<file path="config.mk">
export PLATFORM = sky130hd
export DESIGN_NAME = array_list_engine
export DESIGN_NICKNAME = d
export VERILOG_FILES = /design/src/rtl/alist_pkg.sv /design/src/rtl/alist_cfg.sv /design/src/rtl/array_list_engine.sv
export SDC_FILE = /design/constraint.sdc
export NUM_CORES = 1
export LEC_CHECK = 0
export ABC_CLOCK_PERIOD_IN_PS = 7990
export BUFFER_PORTS_ARGS = -buffer_cell sky130_fd_sc_hd__buf_2
export CAP_MARGIN = 20
export CORE_ASPECT_RATIO = 0.75
export CORE_MARGIN = 2
export CORE_UTILIZATION = 35
export CTS_CLUSTER_DIAMETER = 100
export DETAILED_ROUTE_END_ITERATION = 10
export GPL_ROUTABILITY_DRIVEN = 0
export PLACE_DENSITY = 0.6
export SLEW_MARGIN = 30
export SYNTH_ARGS = -nofsm -noshare
export SYNTH_HDL_FRONTEND = slang
export SYNTH_HIERARCHICAL = 1
export SYNTH_SLANG_ARGS = --single-unit
export TNS_END_PERCENT = 1
</file>
<file path="constraint.sdc">
create_clock -name i_clk -period 7.99 [get_ports i_clk]
set_input_delay 0.3995 -clock i_clk [delete_from_list [all_inputs] [get_ports i_clk]]
set_output_delay 0.3995 -clock i_clk [all_outputs]
set_load 0.1 [all_outputs]
</file>
<file path="src/rtl/alist_pkg.sv">
// ----------------------------------------------------------------------------
// alist_pkg: shared types and constants for the array list engine
// Sizes of the entry store, request and status codes, and the register map
// of the configuration port.
// ----------------------------------------------------------------------------
package alist_pkg;

    // Entry store geometry
    localparam int DEPTH = 16;
    localparam int AW    = (DEPTH > 1) ? $clog2(DEPTH) : 1;
    localparam int CW    = $clog2(DEPTH + 1);
    localparam int SW    = CW + 1;

    // Fixed field widths
    localparam int REQ_W  = 3;
    localparam int POS_W  = 4;
    localparam int DATA_W = 32;
    localparam int STAT_W = 2;
    localparam int CNT_W  = 5;
    localparam int CAP_W  = 5;

    // Common width for mixed count / position / capacity compares
    localparam int XW = ((CW > POS_W) ? ((CW > CAP_W) ? CW : CAP_W)
                                      : ((POS_W > CAP_W) ? POS_W : CAP_W)) + 1;

    // Configuration port
    localparam int                  PADDR_W      = 3;
    localparam int                  PDATA_W      = 32;
    localparam logic [PADDR_W-3:0]  REG_CAPACITY = '0;
    localparam logic [CAP_W-1:0]    CAP_RESET    = CAP_W'(16);

    // Request kinds
    typedef enum logic [REQ_W-1:0] {
        REQ_APPEND  = 3'd0,
        REQ_INSERT  = 3'd1,
        REQ_DELETE  = 3'd2,
        REQ_LSEARCH = 3'd3,
        REQ_BSEARCH = 3'd4,
        REQ_SORTED  = 3'd5
    } t_req;

    // Result status codes
    typedef enum logic [STAT_W-1:0] {
        ST_OK       = 2'd0,
        ST_FULL     = 2'd1,
        ST_RANGE    = 2'd2,
        ST_NOTFOUND = 2'd3
    } t_status;

endpackage

</file>
<file path="src/rtl/alist_cfg.sv">
// ----------------------------------------------------------------------------
// alist_cfg: configuration register block
// APB-style slave holding the capacity register. Zero-wait, always ready.
// ----------------------------------------------------------------------------
module alist_cfg (
    input  logic                           i_clk,
    input  logic                           i_rst_n,
    input  logic                           psel,
    input  logic                           penable,
    input  logic                           pwrite,
    input  logic [alist_pkg::PADDR_W-1:0]  paddr,
    input  logic [alist_pkg::PDATA_W-1:0]  pwdata,
    output logic [alist_pkg::PDATA_W-1:0]  prdata,
    output logic                           pready,
    output logic [alist_pkg::CAP_W-1:0]    o_capacity
);
    import alist_pkg::*;

    logic              w_wr;
    logic              w_sel_cap;
    logic [CAP_W-1:0]  r_capacity;

    // Decode the word index of the access
    assign w_sel_cap = (paddr[PADDR_W-1:2] == REG_CAPACITY);
    assign w_wr      = psel & penable & pwrite;

    // Capture capacity on the access phase of a write transaction
    always_ff @(posedge i_clk) begin
        if (!i_rst_n) begin
            r_capacity <= CAP_RESET;
        end else if (w_wr && w_sel_cap) begin
            r_capacity <= pwdata[CAP_W-1:0];
        end
    end

    // Return register contents, zero elsewhere
    assign prdata     = w_sel_cap ? PDATA_W'(r_capacity) : '0;
    assign pready     = 1'b1;
    assign o_capacity = r_capacity;

endmodule

</file>
<file path="src/rtl/array_list_engine.sv">
// ----------------------------------------------------------------------------
// array_list_engine: packed list of signed words with a live count
// Append, insert at, delete at, move-to-front linear search, binary search
// and sorted insert over a single-port-read entry memory.
//
//   Channel | Direction | Handshake               | Payload
//   --------+-----------+-------------------------+------------------------------
//   cfg     | in        | psel/penable/pwrite     | paddr, pwdata -> prdata
//   in      | in        | i_in_valid/o_in_ready   | req_type, position, data_value
//   out     | out       | o_out_valid/i_out_ready | status, found_position,
//           |           |                         | data_out, count_out
//
// One request at a time: a new request is taken only once the last result has gone
// to the output register. Insert, delete and sorted insert move entries one at a time
// (sorted insert stops on a word not greater than the key); linear search probes from
// the front and swaps a hit to the head; binary search bisects the live range. Reset
// clears the count; the entry memory needs no clearing. A stalled result waits in the
// output register while the next request is worked on.
// ----------------------------------------------------------------------------
module array_list_engine (
    input  logic                           i_clk,
    input  logic                           i_rst_n,
    // configuration port
    input  logic                           psel,
    input  logic                           penable,
    input  logic                           pwrite,
    input  logic [alist_pkg::PADDR_W-1:0]  paddr,
    input  logic [alist_pkg::PDATA_W-1:0]  pwdata,
    output logic [alist_pkg::PDATA_W-1:0]  prdata,
    output logic                           pready,
    // request channel
    input  logic                           i_in_valid,
    output logic                           o_in_ready,
    input  logic [alist_pkg::REQ_W-1:0]    i_req_type,
    input  logic [alist_pkg::POS_W-1:0]    i_position,
    input  logic signed [alist_pkg::DATA_W-1:0] i_data_value,
    // result channel
    output logic                           o_out_valid,
    input  logic                           i_out_ready,
    output logic [alist_pkg::STAT_W-1:0]   o_status,
    output logic [alist_pkg::POS_W-1:0]    o_found_position,
    output logic signed [alist_pkg::DATA_W-1:0] o_data_out,
    output logic [alist_pkg::CNT_W-1:0]    o_count_out
);
    import alist_pkg::*;

    typedef enum logic [3:0] {
        S_IDLE,
        S_OPEN,
        S_MOVE,
        S_DGET,
        S_DSHIFT,
        S_DMOVE,
        S_LREAD,
        S_LCMP,
        S_FRONT,
        S_FRONT2,
        S_BPROBE,
        S_BCMP,
        S_DONE
    } t_state;

    // Sequencer registers
    t_state                    r_state, n_state;
    logic [REQ_W-1:0]          r_req, n_req;
    logic [POS_W-1:0]          r_pos, n_pos;
    logic signed [DATA_W-1:0]  r_key, n_key;
    logic [CW-1:0]             r_at, n_at;
    logic signed [SW-1:0]      r_lo, n_lo;
    logic signed [SW-1:0]      r_hi, n_hi;
    logic [AW-1:0]             r_hit, n_hit;
    logic [STAT_W-1:0]         r_status, n_status;
    logic [POS_W-1:0]          r_fpos, n_fpos;
    logic signed [DATA_W-1:0]  r_dout, n_dout;
    logic [CW-1:0]             r_count, n_count;

    // Result register
    logic                      r_out_valid;
    logic [STAT_W-1:0]         r_o_status;
    logic [POS_W-1:0]          r_o_fpos;
    logic signed [DATA_W-1:0]  r_o_dout;
    logic [CNT_W-1:0]          r_o_count;

    // Entry memory ports
    logic signed [DATA_W-1:0]  r_mem [DEPTH];
    logic signed [DATA_W-1:0]  r_rdata;
    logic                      w_we;
    logic [AW-1:0]             w_waddr;
    logic signed [DATA_W-1:0]  w_wdata;
    logic                      w_re;
    logic [AW-1:0]             w_raddr;

    // Misc
    logic [CAP_W-1:0]          w_capacity;
    logic [XW-1:0]             w_eff_cap;
    logic                      w_full;
    logic                      w_eq;
    logic                      w_gt;
    logic signed [SW:0]        w_sum;
    logic signed [SW:0]        w_mid;
    logic                      w_load;

    // Configuration registers
    alist_cfg u_cfg (
        .i_clk      (i_clk),
        .i_rst_n    (i_rst_n),
        .psel       (psel),
        .penable    (penable),
        .pwrite     (pwrite),
        .paddr      (paddr),
        .pwdata     (pwdata),
        .prdata     (prdata),
        .pready     (pready),
        .o_capacity (w_capacity)
    );

    // Clamp capacity to the store depth and test for a full list
    assign w_eff_cap = (XW'(w_capacity) > XW'(DEPTH)) ? XW'(DEPTH) : XW'(w_capacity);
    assign w_full    = (XW'(r_count) >= w_eff_cap);

    // Shared comparator: memory word against the key
    assign w_eq = (r_rdata == r_key);
    assign w_gt = (r_rdata > r_key);

    // Bisection midpoint
    assign w_sum = {r_lo[SW-1], r_lo} + {r_hi[SW-1], r_hi};
    assign w_mid = w_sum >>> 1;

    assign o_in_ready = (r_state == S_IDLE);
    assign w_load     = (r_state == S_DONE) && (!r_out_valid || i_out_ready);

    // Sequencer next-state logic
    always_comb begin
        n_state  = r_state;
        n_req    = r_req;
        n_pos    = r_pos;
        n_key    = r_key;
        n_at     = r_at;
        n_lo     = r_lo;
        n_hi     = r_hi;
        n_hit    = r_hit;
        n_status = r_status;
        n_fpos   = r_fpos;
        n_dout   = r_dout;
        n_count  = r_count;
        w_we     = 1'b0;
        w_waddr  = '0;
        w_wdata  = r_key;
        w_re     = 1'b0;
        w_raddr  = '0;

        case (r_state)
            S_IDLE: begin
                if (i_in_valid) begin
                    n_req    = i_req_type;
                    n_pos    = i_position;
                    n_key    = i_data_value;
                    n_status = ST_OK;
                    n_fpos   = '0;
                    n_dout   = '0;
                    n_at     = r_count;
                    n_state  = S_DONE;
                    case (i_req_type)
                        REQ_APPEND: begin
                            if (w_full) begin
                                n_status = ST_FULL;
                            end else begin
                                w_we    = 1'b1;
                                w_waddr = r_count[AW-1:0];
                                w_wdata = i_data_value;
                                n_fpos  = POS_W'(r_count);
                                n_count = r_count + CW'(1);
                            end
                        end
                        REQ_INSERT: begin
                            if (w_full) begin
                                n_status = ST_FULL;
                            end else if (XW'(i_position) > XW'(r_count)) begin
                                n_status = ST_RANGE;
                            end else begin
                                n_state = S_OPEN;
                            end
                        end
                        REQ_SORTED: begin
                            if (w_full) begin
                                n_status = ST_FULL;
                            end else begin
                                n_pos   = '0;
                                n_state = S_OPEN;
                            end
                        end
                        REQ_DELETE: begin
                            if (XW'(i_position) >= XW'(r_count)) begin
                                n_status = ST_RANGE;
                            end else begin
                                n_at    = CW'(i_position);
                                w_re    = 1'b1;
                                w_raddr = AW'(i_position);
                                n_state = S_DGET;
                            end
                        end
                        REQ_LSEARCH: begin
                            n_at    = '0;
                            n_state = S_LREAD;
                        end
                        REQ_BSEARCH: begin
                            n_lo    = '0;
                            n_hi    = {1'b0, r_count} - SW'(1);
                            n_state = S_BPROBE;
                        end
                        default: begin
                        end
                    endcase
                end
            end

            // Open a gap: fetch the entry below the hole, or drop the key in
            S_OPEN: begin
                if (XW'(r_at) > XW'(r_pos)) begin
                    w_re    = 1'b1;
                    w_raddr = AW'(r_at - CW'(1));
                    n_state = S_MOVE;
                end else begin
                    w_we    = 1'b1;
                    w_waddr = r_at[AW-1:0];
                    n_fpos  = POS_W'(r_at);
                    n_count = r_count + CW'(1);
                    n_state = S_DONE;
                end
            end

            // Shift the fetched entry up; sorted insert stops at a word not greater than the key
            S_MOVE: begin
                w_we    = 1'b1;
                w_waddr = r_at[AW-1:0];
                if (r_req == REQ_INSERT || w_gt) begin
                    w_wdata = r_rdata;
                    n_at    = r_at - CW'(1);
                    n_state = S_OPEN;
                end else begin
                    n_fpos  = POS_W'(r_at);
                    n_count = r_count + CW'(1);
                    n_state = S_DONE;
                end
            end

            // Capture the removed word
            S_DGET: begin
                n_dout  = r_rdata;
                n_state = S_DSHIFT;
            end

            // Close the gap one entry at a time
            S_DSHIFT: begin
                if (XW'(r_at) + XW'(1) < XW'(r_count)) begin
                    w_re    = 1'b1;
                    w_raddr = AW'(r_at + CW'(1));
                    n_state = S_DMOVE;
                end else begin
                    n_fpos  = r_pos;
                    n_count = r_count - CW'(1);
                    n_state = S_DONE;
                end
            end

            S_DMOVE: begin
                w_we    = 1'b1;
                w_waddr = r_at[AW-1:0];
                w_wdata = r_rdata;
                n_at    = r_at + CW'(1);
                n_state = S_DSHIFT;
            end

            // Linear scan from the front
            S_LREAD: begin
                if (r_at < r_count) begin
                    w_re    = 1'b1;
                    w_raddr = r_at[AW-1:0];
                    n_state = S_LCMP;
                end else begin
                    n_status = ST_NOTFOUND;
                    n_state  = S_DONE;
                end
            end

            S_LCMP: begin
                if (w_eq) begin
                    n_hit   = r_at[AW-1:0];
                    w_re    = 1'b1;
                    w_raddr = '0;
                    n_state = S_FRONT;
                end else begin
                    n_at    = r_at + CW'(1);
                    n_state = S_LREAD;
                end
            end

            // Move to front: old head goes to the hit slot, key to the head
            S_FRONT: begin
                w_we    = 1'b1;
                w_waddr = r_hit;
                w_wdata = r_rdata;
                n_state = S_FRONT2;
            end

            S_FRONT2: begin
                w_we    = 1'b1;
                w_waddr = '0;
                n_fpos  = '0;
                n_state = S_DONE;
            end

            // Bisection probe
            S_BPROBE: begin
                if (r_lo <= r_hi) begin
                    n_at    = w_mid[CW-1:0];
                    w_re    = 1'b1;
                    w_raddr = w_mid[AW-1:0];
                    n_state = S_BCMP;
                end else begin
                    n_status = ST_NOTFOUND;
                    n_state  = S_DONE;
                end
            end

            S_BCMP: begin
                if (w_eq) begin
                    n_fpos  = POS_W'(r_at);
                    n_state = S_DONE;
                end else begin
                    if (w_gt) begin
                        n_hi = {1'b0, r_at} - SW'(1);
                    end else begin
                        n_lo = {1'b0, r_at} + SW'(1);
                    end
                    n_state = S_BPROBE;
                end
            end

            // Hand the result to the output register
            S_DONE: begin
                if (w_load) begin
                    n_state = S_IDLE;
                end
            end

            default: begin
                n_state = S_IDLE;
            end
        endcase
    end

    // Hold sequencer state and the result register
    always_ff @(posedge i_clk) begin
        if (!i_rst_n) begin
            r_state     <= S_IDLE;
            r_count     <= '0;
            r_out_valid <= 1'b0;
        end else begin
            r_state <= n_state;
            r_count <= n_count;
            if (w_load) begin
                r_out_valid <= 1'b1;
            end else if (i_out_ready) begin
                r_out_valid <= 1'b0;
            end
        end
        r_req    <= n_req;
        r_pos    <= n_pos;
        r_key    <= n_key;
        r_at     <= n_at;
        r_lo     <= n_lo;
        r_hi     <= n_hi;
        r_hit    <= n_hit;
        r_status <= n_status;
        r_fpos   <= n_fpos;
        r_dout   <= n_dout;
        if (w_load) begin
            r_o_status <= r_status;
            r_o_fpos   <= r_fpos;
            r_o_dout   <= r_dout;
            r_o_count  <= CNT_W'(r_count);
        end
    end

    // Entry memory: one write and one registered read per cycle
    always_ff @(posedge i_clk) begin
        if (w_we) begin
            r_mem[w_waddr] <= w_wdata;
        end
        if (w_re) begin
            r_rdata <= r_mem[w_raddr];
        end
    end

    assign o_out_valid      = r_out_valid;
    assign o_status         = r_o_status;
    assign o_found_position = r_o_fpos;
    assign o_data_out       = r_o_dout;
    assign o_count_out      = r_o_count;

endmodule
</file>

========

== What you are asked to do ==
Please give back only the lines between the first line of the entries and the line with "localparam int AW", both ends included, word for word.

== Result of the task ==
<file path="config.mk">
export PLATFORM = sky130hd
export DESIGN_NAME = array_list_engine
export DESIGN_NICKNAME = d
export VERILOG_FILES = /design/src/rtl/alist_pkg.sv /design/src/rtl/alist_cfg.sv /design/src/rtl/array_list_engine.sv
export SDC_FILE = /design/constraint.sdc
export NUM_CORES = 1
export LEC_CHECK = 0
export ABC_CLOCK_PERIOD_IN_PS = 7990
export BUFFER_PORTS_ARGS = -buffer_cell sky130_fd_sc_hd__buf_2
export CAP_MARGIN = 20
export CORE_ASPECT_RATIO = 0.75
export CORE_MARGIN = 2
export CORE_UTILIZATION = 35
export CTS_CLUSTER_DIAMETER = 100
export DETAILED_ROUTE_END_ITERATION = 10
export GPL_ROUTABILITY_DRIVEN = 0
export PLACE_DENSITY = 0.6
export SLEW_MARGIN = 30
export SYNTH_ARGS = -nofsm -noshare
export SYNTH_HDL_FRONTEND = slang
export SYNTH_HIERARCHICAL = 1
export SYNTH_SLANG_ARGS = --single-unit
export TNS_END_PERCENT = 1
</file>
<file path="constraint.sdc">
create_clock -name i_clk -period 7.99 [get_ports i_clk]
set_input_delay 0.3995 -clock i_clk [delete_from_list [all_inputs] [get_ports i_clk]]
set_output_delay 0.3995 -clock i_clk [all_outputs]
set_load 0.1 [all_outputs]
</file>
<file path="src/rtl/alist_pkg.sv">
// ----------------------------------------------------------------------------
// alist_pkg: shared types and constants for the array list engine
// Sizes of the entry store, request and status codes, and the register map
// of the configuration port.
// ----------------------------------------------------------------------------
package alist_pkg;

    // Entry store geometry
    localparam int DEPTH = 16;
    localparam int AW    = (DEPTH > 1) ? $clog2(DEPTH) : 1;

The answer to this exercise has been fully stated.